Outgoing U.S. Transportation secretary Ray LaHood, a former Illinois congressman, announced the loan as a “done deal” at a news conference in Chicago on March 28.
But, just like home buyers don’t get the keys to their new digs until the closing, the money isn’t released until the closing.
The $99 million loan is being made available to the city under the so-called “Transportation Finance Innovation ACT” (TIFIA) created to bankroll infrastructure projects “of regional or national significance” that might otherwise be delayed.
Chicago’s downtown riverwalk certainly falls into that category. It’s been on the drawing board for more than 20 years—ever since planning started to rebuild Wacker Drive—only to go through a series of fits and starts.
In a press release Thursday to announce the closing, Emanuel made no mention of how he intends to repay the 35-year loan, which has no payment schedule until construction scheduled to start next near is completed in 2016.
In a follow-up e-mail to the Chicago Sun-Times, mayoral spokesman Bill McCaffrey said a “significant portion” of the loan would be repaid with “docking fees” paid by tour boats using “two city-owned docks where Michigan Ave. meets the river.” The tour boat contracts were re-bid last year to boost city revenues.
The rest of the money will come from revenues generated by retail leasing, advertising and sponsorships, McCaffrey said.
“We are building thousands of square feet of indoor and outdoor retail space, and the rent from these and existing riverwalk tenants from State Street to Lake Shore Drive will be dedicated to repaying the loan,” he wrote.
“The city will install informational kiosks along the riverwalk that will also provide space for outdoor advertising. In addition, we will solicit private donations for sponsorships – similar to what has been done at Millennium Park.”
Three months ago, Transportation Commissioner Gabe Klein portrayed the city’s loan repayment plan as “extremely conservative.” Klein said he was certain revenues generated by tour boat fees, retail leasing, advertising and sponsorships would be enough to repay the federal loan.
Asked then whether the Chicago River was likely to see a lot more advertising and boat traffic to repay the loan, Klein said, “No. Any additional advertising would be very tasteful and very limited….[And] right now, it’s just using the existing two [boat] slips.”

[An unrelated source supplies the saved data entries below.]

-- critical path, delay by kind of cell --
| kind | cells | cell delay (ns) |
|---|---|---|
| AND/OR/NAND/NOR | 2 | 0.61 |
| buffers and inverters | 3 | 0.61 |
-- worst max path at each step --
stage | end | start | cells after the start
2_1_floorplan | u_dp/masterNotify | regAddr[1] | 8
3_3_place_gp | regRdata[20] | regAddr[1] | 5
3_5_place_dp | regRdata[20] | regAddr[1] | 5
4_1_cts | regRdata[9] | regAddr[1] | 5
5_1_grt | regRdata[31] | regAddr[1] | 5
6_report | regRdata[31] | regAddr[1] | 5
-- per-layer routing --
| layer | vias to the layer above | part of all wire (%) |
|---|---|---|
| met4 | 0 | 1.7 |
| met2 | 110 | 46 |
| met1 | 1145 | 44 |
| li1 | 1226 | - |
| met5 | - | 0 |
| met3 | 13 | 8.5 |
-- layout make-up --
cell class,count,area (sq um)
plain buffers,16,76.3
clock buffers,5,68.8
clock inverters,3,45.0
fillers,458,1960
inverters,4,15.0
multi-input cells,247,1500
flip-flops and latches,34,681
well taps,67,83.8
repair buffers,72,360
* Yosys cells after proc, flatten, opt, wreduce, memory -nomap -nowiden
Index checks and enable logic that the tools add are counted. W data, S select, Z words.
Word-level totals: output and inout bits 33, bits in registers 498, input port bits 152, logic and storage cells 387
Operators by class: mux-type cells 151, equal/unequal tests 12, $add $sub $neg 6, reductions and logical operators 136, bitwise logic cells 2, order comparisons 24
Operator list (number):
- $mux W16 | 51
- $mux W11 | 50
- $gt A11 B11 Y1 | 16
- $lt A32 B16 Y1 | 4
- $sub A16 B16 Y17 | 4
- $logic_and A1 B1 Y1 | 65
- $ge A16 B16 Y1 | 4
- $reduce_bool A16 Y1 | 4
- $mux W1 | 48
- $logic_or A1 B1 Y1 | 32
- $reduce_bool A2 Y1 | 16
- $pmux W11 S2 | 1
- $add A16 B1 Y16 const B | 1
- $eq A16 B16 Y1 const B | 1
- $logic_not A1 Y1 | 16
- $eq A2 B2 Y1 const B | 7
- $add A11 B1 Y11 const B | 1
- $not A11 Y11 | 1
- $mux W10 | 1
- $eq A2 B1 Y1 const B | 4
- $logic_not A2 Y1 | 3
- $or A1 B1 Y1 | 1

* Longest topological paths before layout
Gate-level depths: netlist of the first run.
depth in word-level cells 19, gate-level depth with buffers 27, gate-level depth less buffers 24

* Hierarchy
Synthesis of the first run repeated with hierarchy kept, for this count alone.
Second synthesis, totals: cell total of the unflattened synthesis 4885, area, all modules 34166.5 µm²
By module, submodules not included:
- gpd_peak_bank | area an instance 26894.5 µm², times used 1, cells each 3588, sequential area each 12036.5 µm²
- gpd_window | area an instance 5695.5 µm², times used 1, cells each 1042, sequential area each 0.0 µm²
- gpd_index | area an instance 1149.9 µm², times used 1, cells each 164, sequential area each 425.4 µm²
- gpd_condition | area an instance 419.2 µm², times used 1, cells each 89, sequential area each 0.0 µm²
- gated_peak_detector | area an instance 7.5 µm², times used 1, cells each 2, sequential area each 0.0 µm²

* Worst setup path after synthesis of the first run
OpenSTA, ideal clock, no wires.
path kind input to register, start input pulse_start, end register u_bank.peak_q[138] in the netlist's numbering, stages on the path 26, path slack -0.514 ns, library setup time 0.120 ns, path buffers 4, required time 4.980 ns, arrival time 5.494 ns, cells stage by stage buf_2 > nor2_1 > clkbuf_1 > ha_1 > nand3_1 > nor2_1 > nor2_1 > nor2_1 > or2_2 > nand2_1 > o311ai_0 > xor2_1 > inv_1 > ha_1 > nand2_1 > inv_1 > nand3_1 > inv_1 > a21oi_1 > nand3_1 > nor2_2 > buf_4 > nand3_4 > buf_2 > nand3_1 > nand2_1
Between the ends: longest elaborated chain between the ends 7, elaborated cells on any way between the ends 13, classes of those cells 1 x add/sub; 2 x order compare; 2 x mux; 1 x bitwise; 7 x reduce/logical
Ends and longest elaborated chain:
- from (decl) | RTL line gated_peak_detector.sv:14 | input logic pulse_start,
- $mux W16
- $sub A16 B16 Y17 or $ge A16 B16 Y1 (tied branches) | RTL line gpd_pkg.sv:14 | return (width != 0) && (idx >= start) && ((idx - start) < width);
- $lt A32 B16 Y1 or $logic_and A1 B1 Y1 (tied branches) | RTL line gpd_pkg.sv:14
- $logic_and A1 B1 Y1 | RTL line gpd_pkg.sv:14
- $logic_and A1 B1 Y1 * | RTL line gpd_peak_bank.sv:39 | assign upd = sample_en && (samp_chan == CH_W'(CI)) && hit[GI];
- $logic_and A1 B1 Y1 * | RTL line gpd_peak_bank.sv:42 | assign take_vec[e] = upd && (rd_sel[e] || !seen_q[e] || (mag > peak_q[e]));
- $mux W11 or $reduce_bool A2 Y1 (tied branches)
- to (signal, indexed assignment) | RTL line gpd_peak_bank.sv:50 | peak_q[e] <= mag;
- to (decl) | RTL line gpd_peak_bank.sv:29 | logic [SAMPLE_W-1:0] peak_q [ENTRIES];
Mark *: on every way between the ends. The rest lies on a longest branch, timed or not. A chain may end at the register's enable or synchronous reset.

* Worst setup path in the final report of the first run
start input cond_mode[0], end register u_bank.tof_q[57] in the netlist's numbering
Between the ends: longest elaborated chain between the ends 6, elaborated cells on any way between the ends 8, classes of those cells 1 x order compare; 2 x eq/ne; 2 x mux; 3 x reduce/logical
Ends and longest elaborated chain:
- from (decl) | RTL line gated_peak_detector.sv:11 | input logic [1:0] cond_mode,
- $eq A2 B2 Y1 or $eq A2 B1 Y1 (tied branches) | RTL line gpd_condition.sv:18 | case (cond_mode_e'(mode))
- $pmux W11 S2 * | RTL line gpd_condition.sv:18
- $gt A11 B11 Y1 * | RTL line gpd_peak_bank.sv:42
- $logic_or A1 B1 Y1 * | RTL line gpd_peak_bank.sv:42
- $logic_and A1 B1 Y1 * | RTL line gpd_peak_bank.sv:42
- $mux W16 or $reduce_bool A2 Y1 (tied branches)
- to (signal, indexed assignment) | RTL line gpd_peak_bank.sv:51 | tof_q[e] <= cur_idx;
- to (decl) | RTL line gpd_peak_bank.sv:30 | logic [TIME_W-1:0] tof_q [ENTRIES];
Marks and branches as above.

The federal loan will help Chicago flesh out “conceptual ideas” and catchy names for each of the six downtown blocks that run along Wacker Drive and the Chicago River.
State to Dearborn would be known as “The Marina, with restaurants and public seating that allows people to while away their time watching commercial and recreational boat traffic along the river.
Dearborn to Clark would be turned into “The Cove,” featuring kayak rentals and a dock for “human-powered watercraft.”
Clark to LaSalle would be turned into a heavily-landscaped “River Theater” with a wide staircase to Upper Wacker Drive.
Kids who love to splash around in chlorinated and “zero-depth” public fountains would be able to do just that in the one-block stretch from LaSalle to Wells, to be known as, “The Swimming Hole.”
Wells to Franklin would be turned into “The Jetty,” described as a place to learn about the “ecology of the Chicago River” complete with floating gardens and piers for fishing.
And Franklin to Lake would be known as “The Boardwalk,” described as the site of an “iconic bridge” that would bring people from Upper Wacker down to the riverwalk level while surrounding by “floating gardens and landscaping.”
Former Mayor Richard M. Daley’s plan to build a San Antonio-style riverwalk initially called for the city to spend up to $50 million in federal funds to build a river-level boardwalk from Michigan to Lake that would have included 35,500 square feet of retail and restaurant space, along with docks for tour boats and water taxis.
When the work was done, the city would have turned the riverwalk over to a private management company.
But when Daley tried to tackle the project in one fell swoop, only one company responded to the request for proposals. City Hall decided to toss out the lone bid and restart the competition in smaller bites.
After filling in the “missing links” in the Wacker Drive riverwalk, the city agreed in 2009 to design the rest — even though Chicago taxpayers still didn’t have the money to build it.
The Daley administration issued a “request for proposals” from firms interested in designing the final phase of the riverwalk — the six-block stretch between State and Lake streets. It was those concepts that the city plans to follow.